The neural mechanisms that underlie sociosexual taste are largely unknown, though.
RATIONALE
We examined the sociosexual preferences of male and female rabbits both in regular conditions and when they were exposed to external threats. We identified the sexually dimorphic DA circuits responsible for the switching of sociosexual preferences by using dual-color fiber photometry Ca2+ , recordings, and projection-specific chemogenetic and optogenetic manipulations of dopamine ( DA ) neurons in the ventral tegmental area (VTA ).
RESULTS
In response to innate requirements and external environmental factors, both male and female mice preferred social interaction with females, but the latter preference changed as he faced survival threats mediated by different sensory pathways, such as olfaction [through testing with the stressor trimethylthiazoline ( TMT ), vision ( contextual fear conditioning ), and auditory ( cued fear conditioning ), indicating the integrated encoding of social decisions.
Using c-Fos coloring and radiometric Ca2+ , recordings, we observed a strong relationship between the activation of VTADA , neurons and the changing of sexual desire when confronted with life stress.

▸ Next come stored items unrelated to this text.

<file path="config.mk">
export PLATFORM = sky130hd
export DESIGN_NAME = kairo_muldiv_ctrl
export DESIGN_NICKNAME = d
export VERILOG_FILES = /design/src/rtl/kairo_muldiv_pkg.sv /design/src/rtl/kairo_muldiv_ctrl_div_step.sv /design/src/rtl/kairo_muldiv_ctrl.sv
export SDC_FILE = /design/constraint.sdc
export NUM_CORES = 2
export LEC_CHECK = 0
export CORE_MARGIN = 5
export CORE_UTILIZATION = 55
export DETAILED_ROUTE_END_ITERATION = 7
export DONT_BUFFER_PORTS = 1
export PLACE_DENSITY = 0.68
export SYNTH_ARGS = -nofsm -noshare
export SYNTH_HDL_FRONTEND = slang
export SYNTH_SLANG_ARGS = --single-unit
</file>
<file path="constraint.sdc">
create_clock -name clk -period 27 [get_ports clk]
set_input_delay 2.7 -clock clk [delete_from_list [all_inputs] [get_ports clk]]
set_output_delay 2.7 -clock clk [all_outputs]
set_load 0.02 [all_outputs]
</file>
<file path="src/rtl/kairo_muldiv_pkg.sv">
// kairo_muldiv_pkg
//   Shared types and helpers for the RV32M multiply/divide sequencer.
//   - md_state_t : sequencer states (IDLE, MUL, DIV, FIX, DONE)
//   - md_op_t    : 3-bit encoding of the eight M-extension operations
//   - decode_op  : priority-encodes the decoder's one-hot op flags
package kairo_muldiv_pkg;

  localparam int unsigned XLEN_DEFAULT = 32;

  typedef enum logic [2:0] {
    ST_IDLE,
    ST_MUL,
    ST_DIV,
    ST_FIX,
    ST_DONE
  } md_state_t;

  typedef enum logic [2:0] {
    OP_MUL,
    OP_MULH,
    OP_MULHSU,
    OP_MULHU,
    OP_DIV,
    OP_DIVU,
    OP_REM,
    OP_REMU
  } md_op_t;

  // flags[7] = MUL ... flags[0] = REMU. Flags should be one-hot; if several
  // are set the earliest in RV32M order wins.
  function automatic md_op_t decode_op(input logic [7:0] flags);
    md_op_t op;
    if      (flags[7]) op = OP_MUL;
    else if (flags[6]) op = OP_MULH;
    else if (flags[5]) op = OP_MULHSU;
    else if (flags[4]) op = OP_MULHU;
    else if (flags[3]) op = OP_DIV;
    else if (flags[2]) op = OP_DIVU;
    else if (flags[1]) op = OP_REM;
    else               op = OP_REMU;
    return op;
  endfunction

  function automatic logic is_mul_op(input md_op_t op);
    return (op == OP_MUL) || (op == OP_MULH) || (op == OP_MULHSU) || (op == OP_MULHU);
  endfunction

  function automatic logic is_signed_div(input md_op_t op);
    return (op == OP_DIV) || (op == OP_REM);
  endfunction

endpackage

</file>
<file path="src/rtl/kairo_muldiv_ctrl_div_step.sv">
// kairo_muldiv_ctrl_div_step
//   One iteration of a radix-2 restoring divide (purely combinational).
//   Shifts the next dividend bit (MSB of quo_i) into the partial remainder,
//   trial-subtracts the divisor and shifts the resulting quotient bit into quo_o.
// Ports
//   rem_i     [XLEN:0]   partial remainder in
//   quo_i     [XLEN-1:0] remaining dividend bits / quotient bits so far
//   divisor_i [XLEN-1:0] divisor magnitude
//   rem_o     [XLEN:0]   partial remainder out
//   quo_o     [XLEN-1:0] shifted quotient with the new bit in the LSB
module kairo_div_step #(
  parameter int unsigned XLEN = 32
) (
  input  logic [XLEN:0]   rem_i,
  input  logic [XLEN-1:0] quo_i,
  input  logic [XLEN-1:0] divisor_i,
  output logic [XLEN:0]   rem_o,
  output logic [XLEN-1:0] quo_o
);

  logic [XLEN+1:0] shifted;
  logic [XLEN+1:0] diff;
  logic            fits;

  // One guard bit above the partial remainder lets the MSB of diff act as
  // the borrow of the trial subtraction.
  assign shifted = {rem_i, quo_i[XLEN-1]};
  assign diff    = shifted - {2'b00, divisor_i};
  assign fits    = ~diff[XLEN+1];

  assign rem_o = fits ? diff[XLEN:0] : shifted[XLEN:0];
  assign quo_o = {quo_i[XLEN-2:0], fits};

endmodule

</file>
<file path="src/rtl/kairo_muldiv_ctrl.sv">
// kairo_muldiv_ctrl
//   Sequencer for RV32M operations. Captures operands when an M op is
//   issued, runs a pipelined multiply or a bit-serial restoring divide, and
//   returns the result with a one-cycle ready pulse. Holds the execute stage
//   via stall_o while an op is in flight; kill_i aborts on a pipeline flush.
// Ports
//   clk, rst_n            clock, asynchronous active-low reset
//   start_i               issue strobe, only sampled while idle
//   inst_*_i              one-hot op flags from the decoder
//   rs1_i, rs2_i          dividend/multiplicand, divisor/multiplier
//   kill_i                abort the current op
//   stall_o               pipeline hold request
//   ready_o               one-cycle result-valid pulse
//   result_o              result, held until the next accepted op completes
module kairo_muldiv_ctrl
  import kairo_muldiv_pkg::*;
#(
  parameter int unsigned XLEN       = XLEN_DEFAULT,
  parameter int unsigned MUL_CYCLES = 2
) (
  input  logic            clk,
  input  logic            rst_n,
  input  logic            start_i,
  input  logic            inst_mul_i,
  input  logic            inst_mulh_i,
  input  logic            inst_mulhsu_i,
  input  logic            inst_mulhu_i,
  input  logic            inst_div_i,
  input  logic            inst_divu_i,
  input  logic            inst_rem_i,
  input  logic            inst_remu_i,
  input  logic [XLEN-1:0] rs1_i,
  input  logic [XLEN-1:0] rs2_i,
  input  logic            kill_i,
  output logic            stall_o,
  output logic            ready_o,
  output logic [XLEN-1:0] result_o
);

  localparam int unsigned CNT_MAX = (XLEN > MUL_CYCLES) ? XLEN : MUL_CYCLES;
  localparam int unsigned CW      = $clog2(CNT_MAX + 1);

  localparam logic [XLEN-1:0] INT_MIN = {1'b1, {(XLEN-1){1'b0}}};

  // State and datapath registers. quo_q/dvsr_q double as the raw multiply
  // operands; for divides they hold dividend/quotient and divisor magnitude.
  md_state_t       state_q, state_d;
  md_op_t          op_q, op_d;
  logic [CW-1:0]   cnt_q, cnt_d;
  logic [XLEN-1:0] quo_q, quo_d;
  logic [XLEN:0]   rem_q, rem_d;
  logic [XLEN-1:0] dvsr_q, dvsr_d;
  logic            negq_q, negq_d;
  logic            negr_q, negr_d;
  logic [XLEN-1:0] result_q, result_d;

  logic [7:0]      op_flags;
  md_op_t          new_op;
  logic            accept;
  logic            new_sgn;
  logic [XLEN-1:0] rs1_mag, rs2_mag;
  logic [XLEN:0]   step_rem;
  logic [XLEN-1:0] step_quo;
  logic [XLEN-1:0] done_val;

  assign op_flags = {inst_mul_i, inst_mulh_i, inst_mulhsu_i, inst_mulhu_i,
                     inst_div_i, inst_divu_i, inst_rem_i, inst_remu_i};
  assign new_op   = decode_op(op_flags);
  assign accept   = start_i && (state_q == ST_IDLE) && (|op_flags) && !kill_i;

  assign new_sgn  = is_signed_div(new_op);
  assign rs1_mag  = (new_sgn && rs1_i[XLEN-1]) ? -rs1_i : rs1_i;
  assign rs2_mag  = (new_sgn && rs2_i[XLEN-1]) ? -rs2_i : rs2_i;

  // --------------------------------------------------------------------
  // Multiplier: both operands extended to 2*XLEN per op signedness; the
  // 2*XLEN-bit wrap-around product of sign-extended values equals the exact
  // signed product. MUL_CYCLES-1 register stages follow for retiming.
  // --------------------------------------------------------------------
  logic            mul_a_sgn, mul_b_sgn;
  logic [2*XLEN-1:0] mul_a, mul_b, prod_c, prod_out;

  assign mul_a_sgn = (op_q == OP_MULH) || (op_q == OP_MULHSU);
  assign mul_b_sgn = (op_q == OP_MULH);
  assign mul_a     = {{XLEN{mul_a_sgn & quo_q[XLEN-1]}}, quo_q};
  assign mul_b     = {{XLEN{mul_b_sgn & dvsr_q[XLEN-1]}}, dvsr_q};
  assign prod_c    = mul_a * mul_b;

  if (MUL_CYCLES == 1) begin : g_no_pipe
    assign prod_out = prod_c;
  end else begin : g_pipe
    logic [2*XLEN-1:0] pipe_q [MUL_CYCLES-1];

    // NOTE: small pipeline registers are reset like all other state so the
    // block is fully deterministic out of reset; large memories would not be.
    always_ff @(posedge clk or negedge rst_n) begin
      if (!rst_n) begin
        for (int i = 0; i < MUL_CYCLES - 1; i++) pipe_q[i] <= '0;
      end else begin
        pipe_q[0] <= prod_c;
        for (int i = 1; i < MUL_CYCLES - 1; i++) pipe_q[i] <= pipe_q[i-1];
      end
    end

    assign prod_out = pipe_q[MUL_CYCLES-2];
  end

  // --------------------------------------------------------------------
  // Divider iteration
  // --------------------------------------------------------------------
  kairo_div_step #(.XLEN(XLEN)) u_div_step (
    .rem_i     (rem_q),
    .quo_i     (quo_q),
    .divisor_i (dvsr_q),
    .rem_o     (step_rem),
    .quo_o     (step_quo)
  );

  // Value presented during DONE; also latched into result_q on the way out.
  always_comb begin
    done_val = quo_q;
    case (op_q)
      OP_MUL:                        done_val = prod_out[XLEN-1:0];
      OP_MULH, OP_MULHSU, OP_MULHU:  done_val = prod_out[2*XLEN-1:XLEN];
      OP_DIV, OP_DIVU:               done_val = quo_q;
      default:                       done_val = rem_q[XLEN-1:0];
    endcase
  end

  // --------------------------------------------------------------------
  // Next-state and datapath
  // --------------------------------------------------------------------
  always_comb begin
    // NOTE: every variable gets a default before the case so no path leaves
    // it unassigned, which would otherwise infer a latch.
    state_d  = state_q;
    op_d     = op_q;
    cnt_d    = cnt_q;
    quo_d    = quo_q;
    rem_d    = rem_q;
    dvsr_d   = dvsr_q;
    negq_d   = negq_q;
    negr_d   = negr_q;
    result_d = result_q;

    case (state_q)
      ST_IDLE: begin
        if (accept) begin
          op_d = new_op;
          if (is_mul_op(new_op)) begin
            quo_d   = rs1_i;
            dvsr_d  = rs2_i;
            rem_d   = '0;
            negq_d  = 1'b0;
            negr_d  = 1'b0;
            cnt_d   = CW'(MUL_CYCLES - 1);
            state_d = (MUL_CYCLES == 1) ? ST_DONE : ST_MUL;
          end else if (rs2_i == '0) begin
            // Divide by zero: quotient all-ones, remainder is the dividend.
            quo_d   = '1;
            rem_d   = {1'b0, rs1_i};
            negq_d  = 1'b0;
            negr_d  = 1'b0;
            state_d = ST_DONE;
          end else if (new_sgn && (rs1_i == INT_MIN) && (rs2_i == '1)) begin
            // Signed overflow: quotient wraps to INT_MIN, remainder zero.
            quo_d   = INT_MIN;
            rem_d   = '0;
            negq_d  = 1'b0;
            negr_d  = 1'b0;
            state_d = ST_DONE;
          end else begin
            quo_d   = rs1_mag;
            dvsr_d  = rs2_mag;
            rem_d   = '0;
            negq_d  = new_sgn && (rs1_i[XLEN-1] ^ rs2_i[XLEN-1]);
            negr_d  = new_sgn && rs1_i[XLEN-1];
            cnt_d   = CW'(XLEN);
            state_d = ST_DIV;
          end
        end
      end

      ST_MUL: begin
        cnt_d = cnt_q - CW'(1);
        if (cnt_q == CW'(1)) state_d = ST_DONE;
      end

      ST_DIV: begin
        quo_d = step_quo;
        rem_d = step_rem;
        cnt_d = cnt_q - CW'(1);
        if (cnt_q == CW'(1)) state_d = ST_FIX;
      end

      ST_FIX: begin
        if (negq_q) quo_d = -quo_q;
        if (negr_q) rem_d = {1'b0, -rem_q[XLEN-1:0]};
        state_d = ST_DONE;
      end

      ST_DONE: begin
        result_d = done_val;
        state_d  = ST_IDLE;
      end

      default: state_d = ST_IDLE;
    endcase

    // A flush wins over any sequencing; DONE still retires its result.
    if (kill_i) state_d = ST_IDLE;
  end

  always_ff @(posedge clk or negedge rst_n) begin
    if (!rst_n) begin
      state_q  <= ST_IDLE;
      op_q     <= OP_MUL;
      cnt_q    <= '0;
      quo_q    <= '0;
      rem_q    <= '0;
      dvsr_q   <= '0;
      negq_q   <= 1'b0;
      negr_q   <= 1'b0;
      result_q <= '0;
    end else begin
      // NOTE: non-blocking assignments so every register samples the values
      // from before this edge, independent of statement order.
      state_q  <= state_d;
      op_q     <= op_d;
      cnt_q    <= cnt_d;
      quo_q    <= quo_d;
      rem_q    <= rem_d;
      dvsr_q   <= dvsr_d;
      negq_q   <= negq_d;
      negr_q   <= negr_d;
      result_q <= result_d;
    end
  end

  // --------------------------------------------------------------------
  // Outputs
  // --------------------------------------------------------------------
  assign stall_o  = accept || ((state_q != ST_IDLE) && (state_q != ST_DONE));
  assign ready_o  = (state_q == ST_DONE);
  assign result_o = ready_o ? done_val : result_q;

endmodule

</file>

Chemogenetic activation of VTA dopaminergic (VTADA ) cells promoted male preference, while inhibiting these cells blocked TMT’s results on the changing of sexual preference between the sexes, supporting the crucial role that VTADA  neurons play in shaping the change in social choice.
The biologically intersex modifications in VTADA , circuits are governed by dual-color grain colorimetric Ca2+ , recordings, and projection-specific chemogenetic adjustments.
The competition between two VTADA , processes, representing the balance between inherent requirements and additional risks, was used by males to express their physical preferences.
Under normal circumstances, VTADA and projections to the nucleus accumbens ( NAc ) predominate, but projections to the medial preoptic area ( mPOA ) mediated male preference in response to survival threats.
By contrast, firing-pattern alteration of the VTADA-NAc projection was utilized by females to determine their sexual preference. Female interactions were associated with stronger and faster Ca2+ , transients, indicating the occurrence of phasic-like action potential ( AP ) firings of NAc-projecting VTADA , neurons in female mice.
On the other hand, male interactions facilitated by environmental threats were correlated with Ca2+ , signals exhibiting slower kinetics, reflecting the sustained tonic-like AP firings of these neurons.
Notably, the phasic firing–like optogenetic excitation of VTADA-NAc terminals resulted in larger transients of DA release, promoting female preference through the enhanced DA-D1R transmission ( D1R, type 1 DA receptor ).
Conversely, the tonic firing–like excitation of these terminals induced a lower sustained DA release and thus led to male preference through the predominant DA-D2R transmission ( D2R, type 2 DA receptor ).
CONCLUSION
Male and female mice both exhibit female preference, but when faced with survival threats, they both switch to male preference. The sexually dimorphic alterations in VTADA , circuits, including neuronal activity, DA transmission, and circuit integration, play a key role in encoding the switch of sociosexual preference in both sexes.
Thus, our study introduces a neural mechanism that allows us to better understand how social decisions can be convergently shaped by the balance between innate needs and external survival threats.